EGFR Signaling in Osteoblasts Regulates Circadian Rhythm of HSPC in Circulation

EGFR signaling regulates growth, differentiation, proliferation and migration in multiple organ systems. We previously demonstrated that inhibition of EGFR signaling on hematopoietic stem and progenitor cells (HSPCs) enhances G-CSF induced stem cell mobilization, while preliminary data suggested that inhibition of EGFR signaling in the stem cell niche actually had the opposite effect of inhibiting mobilization (Ryan et al., Nat Med, 2010). We thus tested the novel hypothesis that there is a role for EGFR signaling in the bone marrow (BM) niche with respect to regulating hematopoiesis. We utilized a set of mouse strains that express the recombinase Cre under distinct promoters to specifically delete EGFR in various types of stroma cells including Col-Cre; EGFR ^f/f (deletion in osteoprogenitor/ osteoblasts (OBs)), Dermo-Cre; EGFR ^f/f (mesenchymal stem cells (MSCs) including chondrocytes and OB), Tie2-Cre; EGFR ^f/f (Endothelial cells) and Nestin-Cre; EGFR ^f/f (Schwann/neural cells) and compared them to no Cre-EGFR ^f/f mice as control wild type for EGFR.

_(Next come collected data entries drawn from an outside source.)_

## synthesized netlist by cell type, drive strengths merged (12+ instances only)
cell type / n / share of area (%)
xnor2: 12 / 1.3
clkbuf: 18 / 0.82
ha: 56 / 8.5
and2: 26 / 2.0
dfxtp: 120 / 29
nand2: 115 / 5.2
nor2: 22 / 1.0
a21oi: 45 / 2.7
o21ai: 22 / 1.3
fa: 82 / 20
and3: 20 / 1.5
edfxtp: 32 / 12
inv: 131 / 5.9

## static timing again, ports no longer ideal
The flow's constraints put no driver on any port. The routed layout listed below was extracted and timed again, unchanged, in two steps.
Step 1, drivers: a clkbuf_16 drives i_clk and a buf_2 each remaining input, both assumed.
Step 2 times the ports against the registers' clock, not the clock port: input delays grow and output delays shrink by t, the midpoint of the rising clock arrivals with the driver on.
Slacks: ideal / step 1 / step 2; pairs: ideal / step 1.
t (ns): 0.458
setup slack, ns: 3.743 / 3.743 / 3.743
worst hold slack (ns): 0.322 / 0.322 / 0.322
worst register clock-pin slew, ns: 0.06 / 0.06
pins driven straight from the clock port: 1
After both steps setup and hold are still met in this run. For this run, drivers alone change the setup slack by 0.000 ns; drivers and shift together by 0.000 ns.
This is an optimization exercise on Yosys and OpenROAD, whose aim is small area, a short achievable clock period and few clock cycles per item, not a production implementation.
The RTL was checked by simulation tests, not by an equivalence proof against the original design.
No activity file was given, so power comes from the tool's default toggle rates.

==> run Y <==
==> flow/design.v <==
package hafir_pkg;
  localparam int MAX_LINE_WIDTH = 4096;
  localparam int COL_W = 12;
  localparam int LW_W = 13;
  localparam int CH_W = 8;
  localparam int PIX_W = 24;
endpackage
module hafir_lane #(
  parameter int CPA = 1    
) (
  input  logic       k_pass,
  input  logic       k1,
  input  logic       k3,
  input  logic [7:0] a,
  input  logic [7:0] b,
  input  logic [7:0] c,
  input  logic [7:0] d,
  input  logic [7:0] e,
  output logic [7:0] filt
);
  logic [11:0] o1, o2, o3, p, q;
  logic [11:0] x1, y1, x2, y2, x3, y3;
  logic [11:0] sum;
  assign o1 = {3'd0, b, 1'b0};
  assign o2 = {3'd0, d, 1'b0};
  assign o3 = {3'd0, c, 1'b0};
  assign p  = k3 ? {4'd0, a} : {3'd0, c, 1'b0};
  assign q  = ({12{k1}} & {1'b0, c, 3'b000}) | ({12{k3}} & {4'd0, e});
  assign x1 = o1 ^ o2 ^ o3;
  assign y1 = {(o1[10:0] & o2[10:0]) | (o1[10:0] & o3[10:0]) | (o2[10:0] & o3[10:0]), 1'b0};
  assign x2 = x1 ^ y1 ^ p;
  assign y2 = {(x1[10:0] & y1[10:0]) | (x1[10:0] & p[10:0]) | (y1[10:0] & p[10:0]), 1'b0};
  assign x3 = x2 ^ y2 ^ q;
  assign y3 = {(x2[10:0] & y2[10:0]) | (x2[10:0] & q[10:0]) | (y2[10:0] & q[10:0]), 1'b0};
  if (CPA == 0) begin : g_add
    assign sum = x3 + y3;
  end else if (CPA == 1) begin : g_skl
    logic [11:0] g [5];
    logic [11:0] t [5];
    always_comb begin
      g[0] = x3 & y3;
      t[0] = x3 ^ y3;
      for (int l = 0; l < 4; l++) begin
        for (int i = 0; i < 12; i++) begin
          if (((i >> l) & 1) == 1) begin
            g[l+1][i] = g[l][i] | (t[l][i] & g[l][((i >> l) << l) - 1]);
            t[l+1][i] = t[l][i] & t[l][((i >> l) << l) - 1];
          end else begin
            g[l+1][i] = g[l][i];
            t[l+1][i] = t[l][i];
          end
        end
      end
    end
    assign sum = t[0] ^ {g[4][10:0], 1'b0};
  end else begin : g_rc
    logic [12:0] cy;
    assign cy[0] = 1'b0;
    for (genvar i = 0; i < 12; i++) begin : g_bit
      assign sum[i]  = x3[i] ^ y3[i] ^ cy[i];
      assign cy[i+1] = (x3[i] & y3[i]) | (x3[i] & cy[i]) | (y3[i] & cy[i]);
    end
  end
  assign filt = k_pass ? c : (k1 ? sum[11:4] : sum[10:3]);
endmodule
From an optimization exercise on the open Yosys and OpenROAD flow, aimed at small area; shortcuts taken in it are not production practice. In this exercise RTL edits were held to simulation tests only and were not proved equivalent to the original. Power is estimated from default activity; no workload was simulated.

==> inputs of run X <==
==> flow/design.v <==
package ethp_pkg;
    localparam int IN_TDATA_W  = 8;
    localparam int OUT_TDATA_W = 248;
    localparam int OUT_TUSER_W = 2;
    localparam logic [1:0] ST_OK  = 2'd0;
    localparam logic [1:0] ST_ETH = 2'd1;
    localparam logic [1:0] ST_IP  = 2'd2;
    localparam logic [1:0] ST_TCP = 2'd3;
    localparam logic [15:0] POS_SRC_MAC  = 16'd6;
    localparam logic [15:0] POS_ETYPE    = 16'd12;
    localparam logic [15:0] POS_VER_IHL  = 16'd14;
    localparam logic [15:0] POS_PROTO    = 16'd23;
    localparam logic [15:0] POS_SRC_IP   = 16'd26;
    localparam logic [15:0] POS_DST_IP   = 16'd30;
    localparam logic [15:0] POS_IP_END   = 16'd34;
    localparam logic [7:0]  ETH_LEN      = 8'd14;
    localparam logic [15:0] IP_MIN_END   = 16'd34;
    localparam logic [15:0] TCP_MIN      = 16'd20;
    localparam logic [3:0]  HDR_MIN_WORDS = 4'd5;
    localparam logic [15:0] ETYPE_IPV4   = 16'h0800;
    localparam logic [3:0]  IP_VERSION4  = 4'd4;
    localparam logic [7:0]  PROTO_TCP    = 8'd6;
    localparam logic [7:0] TCP_DPORT    = 8'd2;
    localparam logic [7:0] TCP_DOFF     = 8'd12;
    localparam logic [7:0] TCP_FLAGS    = 8'd13;
    typedef struct packed {
        logic [15:0] len;
        logic [47:0] dst_mac;
        logic [47:0] src_mac;
        logic [15:0] ether_type;
        logic [7:0]  ver_ihl;
        logic [7:0]  protocol;
        logic [31:0] src_ip;
        logic [31:0] dst_ip;
        logic [15:0] tcp_sport;
        logic [15:0] tcp_dport;
        logic [3:0]  data_off;
        logic [3:0]  flags;
    } t_frame;
endpackage
What follows belongs to an exercise in optimizing a design on an open flow for small area, a short achievable clock period and few clock cycles; a production flow would make more cautious choices. Function was checked by simulation only, so behaviour that the tests miss may differ from the original. No activity file was given, so power comes from the tool's default toggle rates.

===== flow/constraint.sdc =====
create_clock -name core_clock -period 10.0 [get_ports {clk}]
set_input_delay 2.0000 -clock core_clock [delete_from_list [all_inputs] [get_ports {clk}]]
set_output_delay 2.0000 -clock core_clock [all_outputs]
set_load 0.01 [all_outputs]

===== flow/config.mk =====
export PLATFORM = sky130hd
export DESIGN_NAME = doublecrack
export DESIGN_NICKNAME = doublecrack
export VERILOG_FILES = /design/flow/design.v
export SDC_FILE = /design/flow/constraint.sdc
export NUM_CORES = 4
export LEC_CHECK = 0
export CAP_MARGIN = 20
export CORE_MARGIN = 2
export CORE_UTILIZATION = 30
export SLEW_MARGIN = 20
export SYNTH_MEMORY_MAX_BITS = 8192

===== flow/run.sh =====
#!/bin/bash
# synth_recipe.tcl (not shown) runs the flow's synth.tcl, then flattens the netlist and writes it again
# the make line also repeats each setting of config.mk as NAME=value (left out here)
make -C /OpenROAD-flow-scripts/flow DESIGN_CONFIG=/design/flow/config.mk WORK_HOME=/design/flow/orfs CLKGATE_MAP_FILE= SYNTH_SCRIPT=/design/flow/synth_recipe.tcl finish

Basic parameters of steady-state hematopoiesis were not altered in mice devoid of EGFR signaling in the various types of stroma cells listed above. We further investigated HSPC mobilization in EGFR^f/f mice and interestingly, Col-cre and Dermo-cre EGFR ^f/f mice exhibited a lower number of circulating HSPC in blood in comparison to wild type mice, as determined by colony forming units (CFUs) or flow cytometry. Deletion of the EGFR in endothelial (Tie2-Cre) and neuronal (Nestin-Cre) compartments did not result in a decline in the number of circulating HSPCs. Upon G-CSF challenge, Col-cre and Dermo-cre EGFR^f/f  mice mobilized HSPCs similar to controls, suggesting that EGFR signaling in OBs/MSCs is dispensable for G-CSF induced mobilization. HSPCs circulation under steady state follows a circadian rhythm. We next tested whether EGFR signaling in OBs might play a role in circadian rhythm driven HSPC circulation. After 5 hours of light cycle i.e. Zeitgeber time-5 (ZT-5), when the number of circulating HSPCs is high, Col-Cre EGFR^f/f and Dermo-Cre EGFR^f/f mice presented with low numbers of circulating HSPCs. After 13 hours of light cycle (ZT-13) (low number of circulating HSPCs), the number of HSPCs in blood in Col-Cre EGFR^f/f and Dermo-Cre EGFR^f/f mice were similar to controls. Together, this suggests that EGFR signaling in OBs is essential for the rhythmic increase in circulating HSPC in blood at ZT5. Currently, we are investigating molecular mechanisms driven by EGFR signaling in OBs that regulate HSPC retention in BM and circadian regulation of EGFR signaling. In summary, our data suggest an important and also very specific (no other phenotype altered) role of EGFR signaling for regulating the circadian rhythm of HSPC circulation in peripheral blood.